From my perspective, this is where policy success often lives: not in the headline percentages, but in whether the enforcement mechanisms are clear enough for procurement offices, bidders, and auditors to execute without ambiguity. And because HVDC projects involve complex contracting, clarity is a form of risk reduction.
One thing I find especially interesting is the implied coordination between center and states. Transmission infrastructure touches multiple jurisdictions, land processes, and grid operations. If localization rules are mismatched with state-level implementation realities, you get delays. This circulation suggests the government is trying to avoid that mismatch.
What could go wrong (and what to watch)
Even with a sensible ramp-up, there’s a risk that “phased local content” becomes a comforting narrative for slow progress. Personally, I think the main danger is that firms and authorities treat the minimum requirement as the ceiling rather than the floor. If bidders optimize for what is strictly required, domestic capability may never accelerate beyond compliance.
Another concern is whether the policy measures localization in a way that reflects real value. If local content counting focuses on narrow categories—say, assembly rather than high-skill subsystems—then the industrial benefits could be weaker than advertised. In my opinion, what matters is not just local presence, but local competence: test results, engineering autonomy, and the ability to troubleshoot without external dependency.
Here’s what I would watch closely over the next few procurement cycles:
- Whether domestic manufacturers invest in qualification and reliability testing, not only manufacturing.
- Whether global partners actively build supplier ecosystems in India, rather than shipping finished systems.
- Whether project timelines remain stable as the local content threshold rises.
- Whether auditing and enforcement push for substantive localization instead of superficial compliance.
If these markers improve, the policy could genuinely strengthen India’s HVDC supply chain. If not, the phased timeline might simply postpone the inevitable gap between ambition and capability.
A manufacturing roadmap that could reshape procurement culture
Personally, I think this directive has a cultural effect as much as an industrial one. It normalizes the idea that infrastructure procurement can be staged to support capability growth, instead of being purely competitive from day one.

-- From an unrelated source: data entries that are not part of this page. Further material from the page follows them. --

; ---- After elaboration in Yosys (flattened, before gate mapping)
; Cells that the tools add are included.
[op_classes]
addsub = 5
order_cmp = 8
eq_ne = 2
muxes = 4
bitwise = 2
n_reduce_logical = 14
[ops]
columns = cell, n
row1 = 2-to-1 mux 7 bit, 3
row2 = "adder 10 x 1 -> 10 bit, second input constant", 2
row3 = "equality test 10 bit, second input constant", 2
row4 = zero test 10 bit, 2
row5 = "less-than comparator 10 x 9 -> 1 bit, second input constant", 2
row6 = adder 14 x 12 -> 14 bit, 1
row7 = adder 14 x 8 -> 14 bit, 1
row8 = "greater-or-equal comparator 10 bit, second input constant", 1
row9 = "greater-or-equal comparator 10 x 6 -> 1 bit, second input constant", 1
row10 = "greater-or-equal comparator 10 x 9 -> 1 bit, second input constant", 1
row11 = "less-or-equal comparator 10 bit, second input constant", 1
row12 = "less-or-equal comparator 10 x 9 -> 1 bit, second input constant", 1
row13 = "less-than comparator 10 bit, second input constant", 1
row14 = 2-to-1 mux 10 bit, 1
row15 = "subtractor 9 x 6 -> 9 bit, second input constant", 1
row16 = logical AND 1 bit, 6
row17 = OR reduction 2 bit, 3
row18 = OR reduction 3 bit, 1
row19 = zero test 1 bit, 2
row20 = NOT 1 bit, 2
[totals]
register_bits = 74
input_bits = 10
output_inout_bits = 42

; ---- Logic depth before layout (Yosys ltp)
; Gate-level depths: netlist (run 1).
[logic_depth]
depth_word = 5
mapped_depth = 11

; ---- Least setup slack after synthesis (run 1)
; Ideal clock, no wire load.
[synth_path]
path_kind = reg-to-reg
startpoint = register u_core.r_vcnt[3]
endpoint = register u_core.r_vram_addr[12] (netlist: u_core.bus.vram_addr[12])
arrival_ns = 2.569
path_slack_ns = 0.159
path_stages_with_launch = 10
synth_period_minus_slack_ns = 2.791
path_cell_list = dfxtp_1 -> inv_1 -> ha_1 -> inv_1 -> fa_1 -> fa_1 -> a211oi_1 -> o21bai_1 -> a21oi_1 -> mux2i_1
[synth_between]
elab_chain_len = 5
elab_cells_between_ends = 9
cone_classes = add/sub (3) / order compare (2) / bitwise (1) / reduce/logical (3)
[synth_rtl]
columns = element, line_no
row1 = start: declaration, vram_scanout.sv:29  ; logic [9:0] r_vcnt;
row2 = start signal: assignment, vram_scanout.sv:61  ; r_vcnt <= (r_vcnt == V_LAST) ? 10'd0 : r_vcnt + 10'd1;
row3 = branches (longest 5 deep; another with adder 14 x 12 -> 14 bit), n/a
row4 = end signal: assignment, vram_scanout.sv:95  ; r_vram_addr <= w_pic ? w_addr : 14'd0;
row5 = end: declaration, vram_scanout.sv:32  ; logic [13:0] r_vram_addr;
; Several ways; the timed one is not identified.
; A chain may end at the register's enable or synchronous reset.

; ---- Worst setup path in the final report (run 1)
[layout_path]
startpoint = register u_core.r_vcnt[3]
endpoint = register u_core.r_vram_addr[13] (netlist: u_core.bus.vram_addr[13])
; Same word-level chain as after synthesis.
## src/rtl/i2s_pkg.sv

```systemverilog
// i2s_pkg
// Shared definitions for the I2S transmit sequencer: FSM state encodings,
// default sample width and bit-clock divide ratio, and the frame length
// (one left plus one right sample).
// No ports.

package i2s_pkg;

  // Sequencer states. Plain constants keep the encoding stable for
  // older tools and for anything that peeks at the state register.
  localparam logic [1:0] ST_IDLE  = 2'd0;
  localparam logic [1:0] ST_RUN   = 2'd1;
  localparam logic [1:0] ST_DRAIN = 2'd2;

  localparam int DEF_SAMPLE_W  = 16;
  localparam int DEF_CLK_DIV   = 2;
  localparam int DEF_FRAME_LEN = 2 * DEF_SAMPLE_W;

  // Bits per stereo frame for an arbitrary sample width.
  function automatic int frame_len(input int sample_w);
    return 2 * sample_w;
  endfunction

endpackage

```

## src/rtl/i2s_sck_gen.sv

```systemverilog
// i2s_sck_gen
// Bit-clock divider. While run is high, SCK toggles every CLK_DIV fpga_clk
// cycles. The strobes are high during the cycle whose closing rising edge
// performs the corresponding SCK transition. Dropping run parks SCK low and
// restarts the divider, so the next run begins with a full low half-period.
// Ports:
//   fpga_clk  - system clock
//   nrst      - synchronous active-low reset
//   run       - divider enable
//   sck       - bit clock
//   sck_rise  - next edge takes SCK 0->1
//   sck_fall  - next edge takes SCK 1->0

module i2s_sck_gen #(
  parameter int CLK_DIV = 2
) (
  input  logic fpga_clk,
  input  logic nrst,
  input  logic run,
  output logic sck,
  output logic sck_rise,
  output logic sck_fall
);

  localparam int DIV_W = 8;

  logic [DIV_W-1:0] div_cnt;
  logic             div_done;

  assign div_done = (div_cnt == DIV_W'(CLK_DIV - 1));
  assign sck_rise = run && div_done && !sck;
  assign sck_fall = run && div_done && sck;

  always_ff @(posedge fpga_clk) begin
    if (!nrst) begin
      div_cnt <= '0;
      sck     <= 1'b0;
    end else if (!run) begin
      div_cnt <= '0;
      sck     <= 1'b0;
    end else if (div_done) begin
      div_cnt <= '0;
      sck     <= !sck;
    end else begin
      div_cnt <= div_cnt + DIV_W'(1);
    end
  end

endmodule

```

## src/rtl/i2s_tx_sequencer.sv

```systemverilog
// i2s_tx_sequencer
// Stereo I2S transmitter. A one-entry holding register accepts sample pairs
// over a valid/ready handshake; the serializer loads a full frame
// {left, right} from it and shifts it out MSB first, one bit per SCK period.
// If the holding register is empty at a frame boundary a silent frame is
// sent and underrun pulses. Dropping enable lets the current frame finish
// before going idle.
// Ports:
//   fpga_clk, nrst            - clock, synchronous active-low reset
//   enable                    - request streaming
//   s_valid/s_ready           - sample pair handshake
//   s_left/s_right            - two's complement samples
//   I2S_clk_out               - SCK
//   I2S_word_select           - WS (0 = left, 1 = right)
//   I2S_data_out              - SD
//   frame_start               - one-cycle pulse after every frame load
//   underrun                  - one-cycle pulse after a silent-frame load

module i2s_tx_sequencer
  import i2s_pkg::*;
#(
  parameter int SAMPLE_W = DEF_SAMPLE_W,
  parameter int CLK_DIV  = DEF_CLK_DIV
) (
  input  logic                fpga_clk,
  input  logic                nrst,
  input  logic                enable,
  input  logic                s_valid,
  output logic                s_ready,
  input  logic [SAMPLE_W-1:0] s_left,
  input  logic [SAMPLE_W-1:0] s_right,
  output logic                I2S_clk_out,
  output logic                I2S_word_select,
  output logic                I2S_data_out,
  output logic                frame_start,
  output logic                underrun
);

  localparam int FRAME_LEN = frame_len(SAMPLE_W);
  localparam int CNT_W     = $clog2(FRAME_LEN);
  localparam logic [CNT_W-1:0] LAST_BIT = CNT_W'(FRAME_LEN - 1);

  logic [1:0]            state;
  logic [SAMPLE_W-1:0]   hold_l;
  logic [SAMPLE_W-1:0]   hold_r;
  logic                  hold_full;
  logic [FRAME_LEN-1:0]  shreg;
  logic [CNT_W-1:0]      bit_cnt;
  logic [CNT_W-1:0]      next_bit;
  logic                  wrap_armed;
  logic                  sck_rise;
  logic                  sck_fall;
  logic                  frame_wrap;
  logic                  load_frame;
  logic                  load_empty;
  logic                  stop_frame;

  i2s_sck_gen #(
    .CLK_DIV (CLK_DIV)
  ) u_sck_gen (
    .fpga_clk (fpga_clk),
    .nrst     (nrst),
    .run      (state != ST_IDLE),
    .sck      (I2S_clk_out),
    .sck_rise (sck_rise),
    .sck_fall (sck_fall)
  );

  assign s_ready      = !hold_full;
  assign I2S_data_out = shreg[FRAME_LEN-1];

  // WS looks one bit ahead so it changes one SCK before each channel MSB.
  assign next_bit        = (bit_cnt == LAST_BIT) ? '0 : bit_cnt + CNT_W'(1);
  assign I2S_word_select = (state != ST_IDLE) && (next_bit >= CNT_W'(SAMPLE_W));

  // The last-bit compare is registered on the SCK rise so the frame-wrap
  // decision at the following fall only has to AND two flops.
  always_ff @(posedge fpga_clk) begin
    if (!nrst) begin
      wrap_armed <= 1'b0;
    end else if (sck_fall) begin
      wrap_armed <= 1'b0;
    end else if (sck_rise) begin
      wrap_armed <= (bit_cnt == LAST_BIT);
    end
  end

  assign frame_wrap = sck_fall && wrap_armed;

  // Frame boundary decisions. A wrap with enable low ends streaming, which
  // covers both DRAIN and enable dropping exactly at the boundary.
  always_comb begin
    load_frame = 1'b0;
    load_empty = 1'b0;
    stop_frame = 1'b0;
    if (state == ST_IDLE) begin
      load_frame = enable && hold_full;
    end else if (frame_wrap) begin
      if (enable) begin
        load_frame = 1'b1;
        load_empty = !hold_full;
      end else begin
        stop_frame = 1'b1;
      end
    end
  end

  always_ff @(posedge fpga_clk) begin
    if (!nrst) begin
      state <= ST_IDLE;
    end else if (load_frame) begin
      state <= ST_RUN;
    end else if (stop_frame) begin
      state <= ST_IDLE;
    end else if (state == ST_RUN && !enable) begin
      state <= ST_DRAIN;
    end else if (state == ST_DRAIN && enable) begin
      state <= ST_RUN;
    end
  end

  // Serializer: shift on every SCK fall; loads and stops happen on the
  // wrap fall instead of a shift.
  always_ff @(posedge fpga_clk) begin
    if (!nrst) begin
      shreg   <= '0;
      bit_cnt <= '0;
    end else if (load_frame) begin
      shreg   <= load_empty ? '0 : {hold_l, hold_r};
      bit_cnt <= '0;
    end else if (stop_frame) begin
      shreg   <= '0;
      bit_cnt <= '0;
    end else if (sck_fall) begin
      shreg   <= shreg << 1;
      bit_cnt <= bit_cnt + CNT_W'(1);
    end
  end

  // Holding register. An accept can only coincide with a silent-frame load
  // (the register is empty), so a pair arriving then waits for the next frame.
  always_ff @(posedge fpga_clk) begin
    if (!nrst) begin
      hold_full <= 1'b0;
      hold_l    <= '0;
      hold_r    <= '0;
    end else begin
      if (load_frame && !load_empty) begin
        hold_full <= 1'b0;
      end
      if (s_valid && s_ready) begin
        hold_l    <= s_left;
        hold_r    <= s_right;
        hold_full <= 1'b1;
      end
    end
  end

  always_ff @(posedge fpga_clk) begin
    if (!nrst) begin
      frame_start <= 1'b0;
      underrun    <= 1'b0;
    end else begin
      frame_start <= load_frame;
      underrun    <= load_empty;
    end
  end

endmodule

```
## src/rtl/operand_stage.sv

```systemverilog
// One-entry registered operand stage: selects ROM/RAM/immediate operands with
// writeback forwarding, and refreshes held operands from writeback while stalled.
module operand_stage #(
    parameter int WIDTH = 8,
    parameter int AW    = 3
) (
    input  logic             clk,
    input  logic             reset,
    input  logic             in_valid,
    output logic             in_ready,
    input  logic [1:0]       mode,
    input  logic [WIDTH-1:0] prog_value,
    input  logic [WIDTH-1:0] rdata_rom,
    input  logic [WIDTH-1:0] rdata1_ram,
    input  logic [WIDTH-1:0] rdata2_ram,
    input  logic [AW-1:0]    raddr1,
    input  logic [AW-1:0]    raddr2,
    input  logic             wb_valid,
    input  logic [AW-1:0]    wb_addr,
    input  logic [WIDTH-1:0] wb_data,
    output logic             out_valid,
    input  logic             out_ready,
    output logic [WIDTH-1:0] out1,
    output logic [WIDTH-1:0] out2,
    output logic             err
);

    // Handshake: a transfer happens on a side only in a cycle where its valid
    // and ready are both high at the rising edge; valid never depends on ready.
    localparam logic [1:0] MODE_ROM_IMM = 2'b00;
    localparam logic [1:0] MODE_RAM_RAM = 2'b01;
    localparam logic [1:0] MODE_RAM_IMM = 2'b10;

    logic             accept;
    logic             legal;
    logic             drain;
    logic             stall;
    logic [WIDTH-1:0] fwd1;
    logic [WIDTH-1:0] fwd2;
    logic [WIDTH-1:0] next1;
    logic [WIDTH-1:0] next2;
    logic             next_ram1;
    logic             next_ram2;
    logic [AW-1:0]    tag1_addr;
    logic [AW-1:0]    tag2_addr;
    logic             tag1_ram;
    logic             tag2_ram;
    logic             refresh1;
    logic             refresh2;

    assign in_ready = !out_valid || out_ready;
    assign accept   = in_valid && in_ready;
    assign legal    = (mode != 2'b11);
    assign drain    = out_valid && out_ready;
    assign stall    = out_valid && !out_ready;

    // Register 0 is hard-wired, so a writeback to it is never forwarded.
    assign fwd1 = (wb_valid && (wb_addr == raddr1) && (raddr1 != '0)) ? wb_data : rdata1_ram;
    assign fwd2 = (wb_valid && (wb_addr == raddr2) && (raddr2 != '0)) ? wb_data : rdata2_ram;

    always_comb begin
        next1     = rdata_rom;
        next2     = prog_value;
        next_ram1 = 1'b0;
        next_ram2 = 1'b0;
        case (mode)
            MODE_ROM_IMM: begin
                next1 = rdata_rom;
                next2 = prog_value;
            end
            MODE_RAM_RAM: begin
                next1     = fwd1;
                next2     = fwd2;
                next_ram1 = 1'b1;
                next_ram2 = 1'b1;
            end
            MODE_RAM_IMM: begin
                next1     = fwd1;
                next2     = prog_value;
                next_ram1 = 1'b1;
            end
            default: begin
                next1 = rdata_rom;
                next2 = prog_value;
            end
        endcase
    end

    assign refresh1 = stall && wb_valid && tag1_ram && (tag1_addr != '0) && (wb_addr == tag1_addr);
    assign refresh2 = stall && wb_valid && tag2_ram && (tag2_addr != '0) && (wb_addr == tag2_addr);

    always_ff @(posedge clk or posedge reset) begin
        if (reset) begin
            out_valid <= 1'b0;
            out1      <= '0;
            out2      <= '0;
            err       <= 1'b0;
            tag1_addr <= '0;
            tag2_addr <= '0;
            tag1_ram  <= 1'b0;
            tag2_ram  <= 1'b0;
        end else begin
            if (accept && legal) begin
                out_valid <= 1'b1;
                out1      <= next1;
                out2      <= next2;
                tag1_addr <= raddr1;
                tag2_addr <= raddr2;
                tag1_ram  <= next_ram1;
                tag2_ram  <= next_ram2;
            end else begin
                if (drain) begin
                    out_valid <= 1'b0;
                end
                if (refresh1) begin
                    out1 <= wb_data;
                end
                if (refresh2) begin
                    out2 <= wb_data;
                end
            end
            // An illegal request is consumed but only leaves a sticky error.
            if (accept && !legal) begin
                err <= 1'b1;
            end
        end
    end

endmodule

```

What makes this particularly fascinating is how procurement becomes an instrument of industrial learning. When requirements change predictably, companies can plan long-term investments in skills, machinery, and supplier development. That contrasts with unstable policy environments where firms hesitate to spend because they can’t forecast the rules.
This raises a deeper question: will India extend this “phased competence-building” logic to other grid technologies and high-value components? If policymakers apply the same realism to transformers, switchgear, protection systems, and controls, then “local content” could start meaning something truly strategic.
From my perspective, the long-term prize is an ecosystem where domestic firms compete on performance—not just meet percentages. That’s how industrial policy stops being rhetoric and starts being a durable advantage.
In conclusion, this HVDC local content directive feels like an unusually grounded form of industrial ambition. Personally, I think it balances the government’s desire for Aatmanirbhar Bharat with the engineering and supply-chain realities that would otherwise slow down essential grid upgrades. The real test will begin when companies treat the phased ramp-up not as permission to comply cheaply, but as an obligation to build real capability.
What’s your view: do you think phasing local content will actually accelerate domestic competence in HVDC, or will it mainly delay the day of harder compliance?